Red-light cameras are coming back to Phoenix

In addition to the ten cameras, the Council approved deploying 6 speed cameras (they say to be moved throughout the city every four to six weeks at intersections with a high number of speed-related crashes and school zones).

What’s the Public Health Evidence?
  • Red-light running cameras (evidence-based)
  • Speed cameras at green lights (NOT evidence-based)
  • Fixed midblock speed cameras posted on long stretches of road (NOT evidence-based)
  • Portable speed towers (NOT evidence-based except around schools)
  • Mobile speed vehicles (NOT evidence-based except around schools)

Public health literature suggests well-placed red-light cameras save lives and reduce severe injuries. Photo speed cameras probably don’t.

Data collected by Phoenix PD suggests that the 12 cameras that had been used prior to 2019 resulted in a 31% drop in red light running crashes at the cross-streets they were used and a 57% drop in red light running crashes in the directions the cameras were facing.

A landmark study for photo enforcement was done by Retting et.al. and published in the American Journal of Public Health examining the impact that photo enforcement had in Oxnard CA after they implemented their photo enforcement program.

Intersections that had red light cameras installed had a 29% reduction in injury crashesT-bone crashes from red light running were reduced 32% and violent T-bones causing injuries were reduced 68%. Overall accidents at the intersections were reduced by 7%.

There’s less clear evidence that speed cameras are effective public health interventions. There’s almost nothing in the literature that I could find one way or the other for speed cameras.

However, a few years ago a research team that included Dr. Chengcheng Hu, director of biostatistics for the Phoenix campus of the UA Mel and Enid Zuckerman College of Public Health, Dr. Steven Vanhoy, a recent graduate of the UA College of Medicine – Phoenix, and several colleagues from Banner – University Medical Center Phoenixoffers some insight.

The researchers examined crash data along a 26-mile segment of Interstate-10 in Phoenix where speed cameras had been placed every 2 miles as well as a 14-mile control segment where no cameras had been deployed.

They compared crash data from Jan. 1 to Dec. 31, 2009 (when cameras were in place) to data from Jan. 1 to Dec. 31, 2011 (after the cameras had been removed).  They found that the removal of the photo radar cameras was associated with a two-fold increase in admissions to Level 1 Trauma Centers from car crashes in the areas where the cameras were removed.

Editorial Note: Nobody likes getting a traffic ticket, but photo red light enforcement can significantly reduce severe injuries if placed in the right intersections. There’s less evidence that photo speed enforcement works.

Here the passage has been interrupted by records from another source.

**config.mk**
```make
export PLATFORM = sky130hd
export DESIGN_NAME = sertx_top
export DESIGN_NICKNAME = d
export VERILOG_FILES = /design/src/rtl/sertx_pkg.sv /design/src/rtl/sertx_bit_timer.sv /design/src/rtl/sertx_frame_fsm.sv /design/src/rtl/sertx_top.sv
export SDC_FILE = /design/constraint.sdc
export NUM_CORES = 1
export LEC_CHECK = 0
export ABC_AREA = 1
export BUFFER_PORTS_ARGS = -buffer_cell sky130_fd_sc_hd__buf_2
export CORE_UTILIZATION = 55
export DETAILED_ROUTE_END_ITERATION = 12
export PLACE_DENSITY_LB_ADDON = 0.08
export RECOVER_POWER = 50
export SLEW_MARGIN = 10
export SYNTH_ARGS = -nofsm -noshare
export SYNTH_HDL_FRONTEND = slang
export SYNTH_SLANG_ARGS = --single-unit
```
**constraint.sdc**
```tcl
create_clock -name clk -period 1.96 [get_ports clk]
set_input_delay 0.392 -clock clk [delete_from_list [all_inputs] [get_ports clk]]
set_output_delay 0.392 -clock clk [all_outputs]
set_load 0.02 [all_outputs]
```
**src/rtl/sertx_pkg.sv**
```systemverilog
package sertx_pkg;

    typedef enum logic [2:0] {
        PH_IDLE,
        PH_START,
        PH_DATA,
        PH_PARITY,
        PH_STOP1,
        PH_STOP2
    } phase_e;

    typedef struct packed {
        logic       par_force;
        logic       par_even;
        logic       par_on;
        logic       two_stop;
        logic [1:0] len_code;
    } frame_cfg_t;

    function automatic frame_cfg_t decode_cfg(input logic [7:0] ctrl);
        frame_cfg_t c;
        c.len_code  = ctrl[1:0];
        c.two_stop  = ctrl[2];
        c.par_on    = ctrl[3];
        c.par_even  = ctrl[4];
        c.par_force = ctrl[5];
        return c;
    endfunction

    function automatic logic [3:0] data_bits(input logic [1:0] len_code);
        return 4'd5 + {2'b00, len_code};
    endfunction

    function automatic logic parity_of(input frame_cfg_t c, input logic [7:0] d);
        logic [7:0] mask;
        logic       x;
        mask = 8'hFF >> (3 - c.len_code);
        x    = ^(d & mask);
        if (c.par_force) return ~c.par_even;
        return c.par_even ? x : ~x;
    endfunction

endpackage

```
**src/rtl/sertx_bit_timer.sv**
```systemverilog
module sertx_bit_timer #(
    parameter int TICKS_PER_BIT = 16
) (
    input  logic clk,
    input  logic rst,
    input  logic restart,
    input  logic active,
    input  logic half,
    input  logic baud_tick,
    output logic bit_done
);
    localparam int CW = $clog2(TICKS_PER_BIT);
    localparam logic [CW:0] FULL_LAST = (CW+1)'(TICKS_PER_BIT - 1);
    localparam logic [CW:0] HALF_LAST = (CW+1)'(TICKS_PER_BIT / 2 - 1);

    logic [CW:0] cnt;
    logic [CW:0] last;

    assign last     = half ? HALF_LAST : FULL_LAST;
    assign bit_done = active && baud_tick && (cnt == last);

    always_ff @(posedge clk) begin
        if (rst || restart || bit_done) begin
            cnt <= '0;
        end else if (active && baud_tick) begin
            cnt <= cnt + 1'b1;
        end
    end

    // the tick count never passes the length of a full bit
    p_cnt_bound_r2: assert property (@(posedge clk) disable iff (rst)
        cnt <= FULL_LAST);

    // a half-length bit never counts beyond its own length
    p_half_bound_r4: assert property (@(posedge clk) disable iff (rst)
        (active && half) |-> cnt <= HALF_LAST);

endmodule

```
**src/rtl/sertx_frame_fsm.sv**
```systemverilog
module sertx_frame_fsm
    import sertx_pkg::*;
(
    input  logic       clk,
    input  logic       rst,
    input  logic       accept,
    input  logic [7:0] in_data,
    input  logic [7:0] line_ctrl,
    input  logic       bit_done,
    output logic       frame_bit,
    output logic       busy,
    output logic       half
);
    phase_e     phase;
    frame_cfg_t cfg_q;
    logic [7:0] shreg;
    logic [2:0] idx;
    logic       par_q;
    frame_cfg_t cfg_in;
    logic [2:0] last_idx;

    assign cfg_in   = decode_cfg(line_ctrl);
    assign last_idx = 3'(data_bits(cfg_q.len_code) - 4'd1);
    assign busy     = (phase != PH_IDLE);
    assign half     = (phase == PH_STOP2) && (cfg_q.len_code == 2'b00);

    always_comb begin
        unique case (phase)
            PH_START:  frame_bit = 1'b0;
            PH_DATA:   frame_bit = shreg[0];
            PH_PARITY: frame_bit = par_q;
            default:   frame_bit = 1'b1;
        endcase
    end

    always_ff @(posedge clk) begin
        if (rst) begin
            phase <= PH_IDLE;
            cfg_q <= '0;
            shreg <= '0;
            idx   <= '0;
            par_q <= 1'b0;
        end else if (phase == PH_IDLE) begin
            if (accept) begin
                phase <= PH_START;
                cfg_q <= cfg_in;
                shreg <= in_data;
                idx   <= '0;
                par_q <= parity_of(cfg_in, in_data);
            end
        end else if (bit_done) begin
            unique case (phase)
                PH_START: phase <= PH_DATA;
                PH_DATA: begin
                    if (idx == last_idx) begin
                        phase <= cfg_q.par_on ? PH_PARITY : PH_STOP1;
                    end else begin
                        idx   <= idx + 1'b1;
                        shreg <= shreg >> 1;
                    end
                end
                PH_PARITY: phase <= PH_STOP1;
                PH_STOP1:  phase <= cfg_q.two_stop ? PH_STOP2 : PH_IDLE;
                default:   phase <= PH_IDLE;
            endcase
        end
    end

    // the first bit after acceptance is a start bit of 0
    p_start_low_r2: assert property (@(posedge clk) disable iff (rst)
        $rose(busy) |-> frame_bit == 1'b0);

    // the latched format holds still for the whole frame
    p_cfg_stable_r9: assert property (@(posedge clk) disable iff (rst)
        (busy && $past(busy)) |-> $stable(cfg_q));

    // the parity phase is reached only with parity enabled
    p_parity_gate_r5: assert property (@(posedge clk) disable iff (rst)
        (phase == PH_PARITY) |-> cfg_q.par_on);

    // the second stop phase is reached only when two stops are selected
    p_stop2_gate_r4: assert property (@(posedge clk) disable iff (rst)
        (phase == PH_STOP2) |-> cfg_q.two_stop);

    // the data bit index stays within the selected length
    p_idx_bound_r3: assert property (@(posedge clk) disable iff (rst)
        (phase == PH_DATA) |-> idx <= last_idx);

endmodule

```
**src/rtl/sertx_top.sv**
```systemverilog
module sertx_top
    import sertx_pkg::*;
#(
    parameter int TICKS_PER_BIT = 16
) (
    input  logic       clk,
    input  logic       rst,
    input  logic       baud_tick,
    input  logic       in_valid,
    output logic       in_ready,
    input  logic [7:0] in_data,
    input  logic [7:0] line_ctrl,
    output logic       tx_line,
    output logic       tx_busy
);
    logic accept;
    logic bit_done;
    logic frame_bit;
    logic half;
    logic brk;

    assign brk      = line_ctrl[6];
    assign in_ready = ~tx_busy;
    assign accept   = in_valid && in_ready;
    assign tx_line  = brk ? 1'b0 : frame_bit;

    sertx_frame_fsm u_fsm (
        .clk       (clk),
        .rst       (rst),
        .accept    (accept),
        .in_data   (in_data),
        .line_ctrl (line_ctrl),
        .bit_done  (bit_done),
        .frame_bit (frame_bit),
        .busy      (tx_busy),
        .half      (half)
    );

    sertx_bit_timer #(
        .TICKS_PER_BIT (TICKS_PER_BIT)
    ) u_timer (
        .clk       (clk),
        .rst       (rst),
        .restart   (accept),
        .active    (tx_busy),
        .half      (half),
        .baud_tick (baud_tick),
        .bit_done  (bit_done)
    );

    // an accepted byte makes the block busy on the next cycle
    p_accept_busy_r10: assert property (@(posedge clk) disable iff (rst)
        (in_valid && in_ready) |=> tx_busy);

    // an idle line without break rests high
    p_idle_high_r2: assert property (@(posedge clk) disable iff (rst)
        (!tx_busy && !line_ctrl[6]) |-> tx_line);

    // busy ends only on a baud tick
    p_busy_end_r10: assert property (@(posedge clk) disable iff (rst)
        $fell(tx_busy) |-> $past(baud_tick));

endmodule

```
# == Yosys cells after proc, flatten, opt, wreduce, memory -nomap -nowiden ==
# Index checks and enable logic that the tools add are counted.
# totals
latch_bits,0
rom_bits,0
out_inout_bits,3
in_bits,20
reg_bits,24
elab_cells,70
ramBits,0
mem_count,0
# op_classes
n_reduce_logical,15
bitwise,4
eq_ne,10
muxes,27
multipliers,0
div_mod_pow,0
shift,1
magnitude_cmp,0
addsub,5
# op_table
op,n
$mux W8,5
$mux W3,11
$shr A8 B32 Y8 const A,1
$pmux W3 S4,1
$and A8 B8 Y8,1
$mux W1,8
$reduce_xor A8 Y1,1
$eq A3 B2 Y1 const B,2
$eq A3 B3 Y1 const B,2
$add A5 B1 Y5 const B,1
$eq A5 B5 Y1,1
$logic_and A1 B1 Y1,4
$mux W4,1
$ne A2 B1 Y1 const B,2
$reduce_and A4 Y1,1
$reduce_bool A2 Y1,2
$add A3 B1 Y3 const B,1
$add A3 B2 Y3 const A,1
$eq A3 B1 Y1 const B,1
$eq A3 B3 Y1,1
$logic_not A3 Y1,1
$ne A3 B1 Y1 const B,1
$not A1 Y1,3
$pmux W1 S3,1
7 further kinds,8

# == Logic depth before layout (Yosys ltp) ==
# Gate-level depths: netlist of the first run.
# logic_depth
depth_word,7
ltp_mapped,12
ltp_nobuf,12

# == Hierarchy ==
# A second synthesis of the first run with hierarchy kept.
# unflattened
hier_cells,231
area_unflattened_um2,1481.4
# modules_own_cells
mod,instances,cells_each,area_per_inst_um2,seq_area_each_um2
sertx_frame_fsm,1,180,1156.1,380.4
sertx_bit_timer,1,46,301.5,100.1
sertx_top,1,5,23.8,0.0

# == Worst setup path before layout of the first run ==
# No wires, ideal clock.
# synth_timing
kind,flip-flop to output port
from,register u_fsm.phase[2]
to,output tx_line
t_arrival_ps,1124
n_path_buf,0
setup_slack_ps,444
stages_incl_launch_ff,8
required_ps,1568
path_cell_list,dfxtp_1 inv_2 nand2_1 inv_1 nand2_1 inv_1 a22oi_1 a21oi_1
# synth_via
elab_chain_len,3
word_cells_on_any_way,5
classes_between,3 x eq/ne; 2 x mux
# synth_rtl
element,line,source
start: declaration,sertx_frame_fsm.sv:14,phase_e phase;
start signal: assignment,sertx_frame_fsm.sv:56,phase <= cfg_q.par_on ? PH_PARITY : PH_STOP1;
start signal: assignment,sertx_frame_fsm.sv:63,PH_STOP1: phase <= cfg_q.two_stop ? PH_STOP2 : PH_IDLE;
$eq A3 B2 Y1 / $eq A3 B1 Y1 (equally long branches),sertx_frame_fsm.sv:28,unique case (phase)
$pmux W1 S3 (*),sertx_frame_fsm.sv:28,
$mux W1 (*),sertx_top.sv:25,assign tx_line = brk ? 1'b0 : frame_bit;
end: declaration,sertx_top.sv:13,"output logic tx_line,"
# Mark *: on every way between the ends. The rest lies on a longest branch, timed or not.

# == Worst setup path in the final report of the first run ==
# Ends and elaborated chain as after synthesis.

==> parameters.txt, run 1 <==
Parameter                              Value

Status
  Outcome    finished clean

Power
  Internal power    1050 uW
  Relative contribution of sequential cells to total power    ~36%
  Clock network fraction of total power    20.0%
  Switching fraction of total power    42.6%
  Part of the power in combinational logic    44.1%
  Peak ir drop on the vdd network    ~0.0008 V
  Static power due to leakage    0.000749 uW
  Psw    784 uW
  Power per unit of standard cell area    about 1200 nW/um^2

Floorplan
  Height of the chip    52.6 um
  Horizontal extent of the die    approximately 53 um
  # rows    17
  Overall die area    about 2800 um^2
  Placeable core area    about 2300 um^2
  I/O pin count    23
  Effective utilization at floorplan    60.7%

Setup path
  Crit-path slowest cell    sky130_fd_sc_hd__dfxtp_4
  Launch point of the worst reg-to-reg path    u_fsm.phase[1]
  Worst Setup Start Kind    flip-flop
  WP data arrival    between 1 and 1.5 ns
  Critical path capture point type    output pin
  CP max stage delay    0.40 ns
  Worst Path Max Fanout    5
  Worst endpoint required time    1.57 ns
  Minimum setup slack among reg-to-reg paths    0.21 ns
  Worst path cell trace    inv_2, nand2_2, inv_1, nand2_2, inv_1, a22oi_1, a21oi_1, buf_4
  Start-to-end type of the worst setup path    reg -> out
  Capture instance of the worst register-to-register path    u_timer.cnt[4]
  Critical path startpoint    u_fsm.phase[2]
  Depth of the worst register-to-register path    8

Placed design
  DP HPWL    2300 um
  Worst setup timing slack at the placement stage    roughly 0.33 ns
  # port buffers    21
  GP Congestion    0.827
  Instance area after placement    1520 um^2

STA
  Final worst path period need    1.86 ns
  Slew of the pin with the lowest slew margin    0.371 ns
  Final count of negative-setup-slack endpoints    0
  Fin Clk Skew    0.00864 ns
  Timing-limited maximum frequency    roughly 540 MHz
  Worst hold slack    roughly 0.28 ns
  Slack of the critical path    0.0952 ns
  Part of the cycle the worst path needs    95.1%
  Unrepaired setup endpoints after global routing    yes
  Final-report hold violation count    0
  Final number of max-transition violations    0
  Remaining max-slew budget at the tightest pin    75.2%

Logic synthesis
  Mapped Avg Cell Area    6.58 um^2
  Yosys warns    0
  Number of enable flip-flop cells after synthesis    0
  Proportion of synthesized chip area in sequential cells    34.1%
  Post-Synthesis Net Count    236
  Synth cell types    28
  Post-synthesis instance area    1410 um^2
  Synthesis-stage register bit count    24
  Post-synthesis cell count    214
  Synth async-reset ratio    0%
  Top FF cell, synth    sky130_fd_sc_hd__dfxtp_1

Hold path
  Kind of path behind the tightest hold check    in -> reg
  Endpoint of the worst hold path    u_fsm.cfg_q[2]
  Hold path start    line_ctrl[2]
  Number of cells on the worst hold path    2

Global routing
  Global-route wire length before repair    around 5200 um
  Number of antenna violations at the first check in global routing    0
  Largest net degree at the start of global routing    19
  Number of global-route vias before repair    1243
  Final global-route overflow total    0
  Global Route Usage Sum    25.6%

Cells and area
  Proportion of layout cells with a drive suffix above 1    18.3%
  Number of nets in the finished design    258
  Final design instance area without fill    between 1500 and 2000 um^2
  Area growth from synthesis to final layout    11.3%
  Antenna Cells    0

Clocking
  TritonCTS buffer count    3
  Clock root cell    sky130_fd_sc_hd__clkbuf_4
  TritonCTS clock tree    done
  Clock insertion delay at the later pin of the skew report    0.32 ns
  Clock sink total    24
  Clock slew at the register clock pins of the worst setup and hold paths    0.15 ns
  # H-tree levels    1
  Maximum buffer depth of the clock tree    2
  Hold-fix buffers, CTS    0

Flow run
  Number of max-cap violations    0

Detailed routing
  Initial DRT Pass Iterations    4
  Number of remaining DRC errors    0
  Vias per std cell    5.31
  Avg WL per Cell    11.6 um
  Antenna-violating nets left    0
  Routed via count    about 1400
  WL final    approximately 3000 um
  Iteration-0 DRC count of the detailed router    38
-- layout by cell type (no fill, tap or decap), types with 3 or more instances in the layout --
cell                       synthesis  final
sky130_fd_sc_hd__nand3_1          24     24
sky130_fd_sc_hd__a21oi_1          18     18
sky130_fd_sc_hd__nand2_4           3      3
sky130_fd_sc_hd__inv_1            28     27
sky130_fd_sc_hd__buf_2             0     20
sky130_fd_sc_hd__inv_2             3      3
sky130_fd_sc_hd__nand2_1          58     56
sky130_fd_sc_hd__o21ai_0          14     14
sky130_fd_sc_hd__dfxtp_1          24     22
sky130_fd_sc_hd__nand2_2           1      3
sky130_fd_sc_hd__nand4_1           2      3
sky130_fd_sc_hd__clkbuf_4          0      3
sky130_fd_sc_hd__nor2_1           17     17
-- through the flow --
stage / std cells / setup TNS [ns] / util [%] / total power, uW
finish: 263 / 0 / 67.6 / 1840
global route: 263 / -0.00658 / 67.6 / 1970
CTS: 263 / 0 / 67.8 / 1830
detailed placement: 259 / 0 / 65.5 / 1460
global placement: 259 / 0 / 65.5 / 1430
floorplan: 214 / 0 / - / 1300
-- state kept, by name, indices dropped and copies added (netlist names) --
name,flops
u_fsm.shreg,8
u_fsm.par_q,1
u_fsm.phase,3
u_timer.cnt,5
u_fsm.idx,3
u_fsm.cfg_q,4
-- final cells by class --
class	instances	area, um^2
Inverter	31	120
Clock buffer	3	22.5
Fill cell	213	752
Multi-Input combinational cell	155	766
Sequential cell	24	485
Timing Repair Buffer	21	108
Clock inverter	1	30.0
Tap cell	28	35.0
-- worst max-delay path, delay by kind of cell, from the launching register on --
family	cells	cell delay (ns)
buffers and inverters	4	0.33
AOI/OAI and AO/OA	2	0.24
DFF	1	0.40
and+or+nand+nor	2	0.17
-- what timing repair did --
item	CTS	global route
setup buffers	0	0
cloned	0	0
gates resized for setup	1	7
setup endpoints to repair	1	2
-- per-layer routing --
metal	wire length (um)	vias up	share of wire (%)	GRT usage, %
met2	1460	29	48	44.5
met3	96	4	3.1	2.90
li1	-	725	-	-
met4	27	0	0.88	8.77
met1	1470	639	48	32.3
met5	0	-	0	0
-- power groups by stage --
stage / clock, uW / sequential [uW] / combinational [uW]
CTS: 372 / 652 / 805
detailed placement: 0 / 663 / 801
finish: 368 / 660 / 811
floorplan: 0 / 646 / 654
global route: 385 / 671 / 916
global placement: 0 / 658 / 776
-- cells in the mapped netlist (all sizes together), types with 2 or more instances --
cell | instances | area, um^2
a21oi | 18 | 90.1
buf | 3 | 26.3
dfxtp | 24 | 480
ha | 2 | 25.0
inv | 31 | 116
nand2 | 62 | 258
nand3 | 24 | 120
nand4 | 3 | 33.8
nor2 | 21 | 104
o21ai | 16 | 83.8
or2 | 2 | 12.5
xor2 | 2 | 17.5
-- cells by family (layout without fill, tap and decap cells) --
logic type	count (synthesis)	in the layout	share of synthesized area (%)
AND/OR/NAND/NOR	114	114	38.3
XOR/XNOR	3	3	1.87
AO/OA/AOI/OAI	36	36	13.5
flip-flops	24	24	34.1
buffers and inverters	35	56	10.4
adder cells (fa/ha/maj)	2	2	1.78
-- worst max-delay path by stage --
stage / endpoint / slack [ns] / depth (start not counted)
2_1_floorplan: tx_line / 0.44 / 7
3_3_place_gp: tx_line / 0.39 / 8
3_5_place_dp: tx_line / 0.33 / 8
4_1_cts: in_ready / 0.008 / 4
5_1_grt: tx_line / -0.007 / 8
6_report: tx_line / 0.1 / 8
Power figures use the tool's default switching activity.
==> run 2, diff against run 1 <==
- REMOVE_ABC_BUFFERS: not set -> 1
==> run 2 against run 1 <==
Effect of this change:
- wire length about the same
- sequential share of layout area about the same
- clock skew decreased by 0.0074 ns
- hold slack improved by 0.018 ns
- via count decreased by 1.5%
- critical path type unchanged
- critical endpoint is now in_ready
- largest cell class unchanged
==> parameters.txt, run 2 (synthesis gave the netlist of run 1 again) <==
Parameter                              Value

Cells and area
  Final design instance area without fill    1570 um^2
  Antenna Cells    0
  Most frequent standard cell in the layout excluding fill and tap cells    sky130_fd_sc_hd__nand2_1
  Max reg flops    8
  Number of nets in the finished design    258
  Area growth from synthesis to final layout    11.4%
  Final core utilization    67.6%
  Most used cells in the layout excluding fill and tap cells    56 x sky130_fd_sc_hd__nand2_1, 27 x sky130_fd_sc_hd__inv_1, 24 x sky130_fd_sc_hd__nand3_1
  Register ranked first by flip-flop count    u_fsm.shreg
  Largest registers    u_fsm.shreg x8, u_timer.cnt x5, u_fsm.cfg_q x4
  Proportion of layout cells with a drive suffix above 1    18.7%

Global routing
  Global-route wire length before repair    roughly 5100 um
  Final global-route overflow total    0
  Largest net degree at the start of global routing    19
  Number of global-route vias before repair    1271
  Number of antenna violations at the first check in global routing    0
  Global Route Usage Sum    roughly a quarter

Clocking
  Clock sink total    24
  # H-tree levels    1
  Clock insertion delay at the later pin of the skew report    just over 0.3 ns
  Hold-fix buffers, CTS    0
  Clock slew at the register clock pins of the worst setup and hold paths    ~0.13 ns
  Maximum buffer depth of the clock tree    2
  TritonCTS clock tree    done
  Clock root cell    sky130_fd_sc_hd__clkbuf_4
  TritonCTS buffer count    3

Flow run
  Number of max-cap violations    0

Setup path
  Worst Setup Start Kind    flip-flop
  Start-to-end type of the worst setup path    reg -> out
  WP data arrival    1.49 ns
  Worst endpoint required time    1.57 ns
  Worst Path Max Fanout    18
  Critical path capture point type    output pin
  Minimum setup slack among reg-to-reg paths    0.29 ns

STA
  Timing-limited maximum frequency    between 500 and 600 MHz
  Slew of the pin with the lowest slew margin    between 0.2 and 0.3 ns
  Final sum of negative setup slack    0 ns
  Final worst path period need    1.88 ns
  Final-report hold violation count    0
  Unrepaired setup endpoints after global routing    yes
  Final count of negative-setup-slack endpoints    0
  Final number of max-transition violations    0
  Part of the cycle the worst path needs    96.1%
  Remaining max-slew budget at the tightest pin    between 80% and 90%
  Fin Clk Skew    0.00124 ns
  Worst hold slack    about 0.3 ns

Detailed routing
  Routed via count    1376
  Antenna-violating nets left    0
  Avg WL per Cell    between 10 and 15 um
  Number of remaining DRC errors    0
  Initial DRT Pass Iterations    4
  WL final    a little over 3000 um
  Iteration-0 DRC count of the detailed router    31
  Vias per std cell    5.23

Power
  Total power draw    1750 uW
  Peak ir drop on the vdd network    0.000806 V
  Static power due to leakage    ~0.00075 uW
  Power per unit of standard cell area    1120 nW/um^2

Placed design
  Instance area after placement    1520 um^2
  DP HPWL    2380 um
  # port buffers    21
  GP Congestion    around 0.87

Status
  Outcome    finished clean

Floorplan
  Effective utilization at floorplan    60.7%
  Horizontal extent of the die    52.6 um
  Height of the chip    52.6 um
  Placeable core area    2320 um^2
  Overall die area    2770 um^2
  I/O pin count    23
  # rows    17

Hold path
  Kind of path behind the tightest hold check    in -> reg
## run 2: cell count changes in the layout (fill, tap and decap cells not counted), sizes merged
cell    delta
bufinv     -1
clkbuf     +1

When photo speed cameras are used as a revenue generating tool (as it is in Paradise Valley – which places speed cameras practically every 500 meters throughout the town especially on roads with artificially low speed limits) it undermines public support for photo enforcement as a public health intervention.

Unless jurisdictions like Paradise Valley (who use photo enforcement as a revenue tool as opposed to a public safety tool) cool their jets, we risk an eventual statewide preemption of all photo enforcement, to the detriment of public health.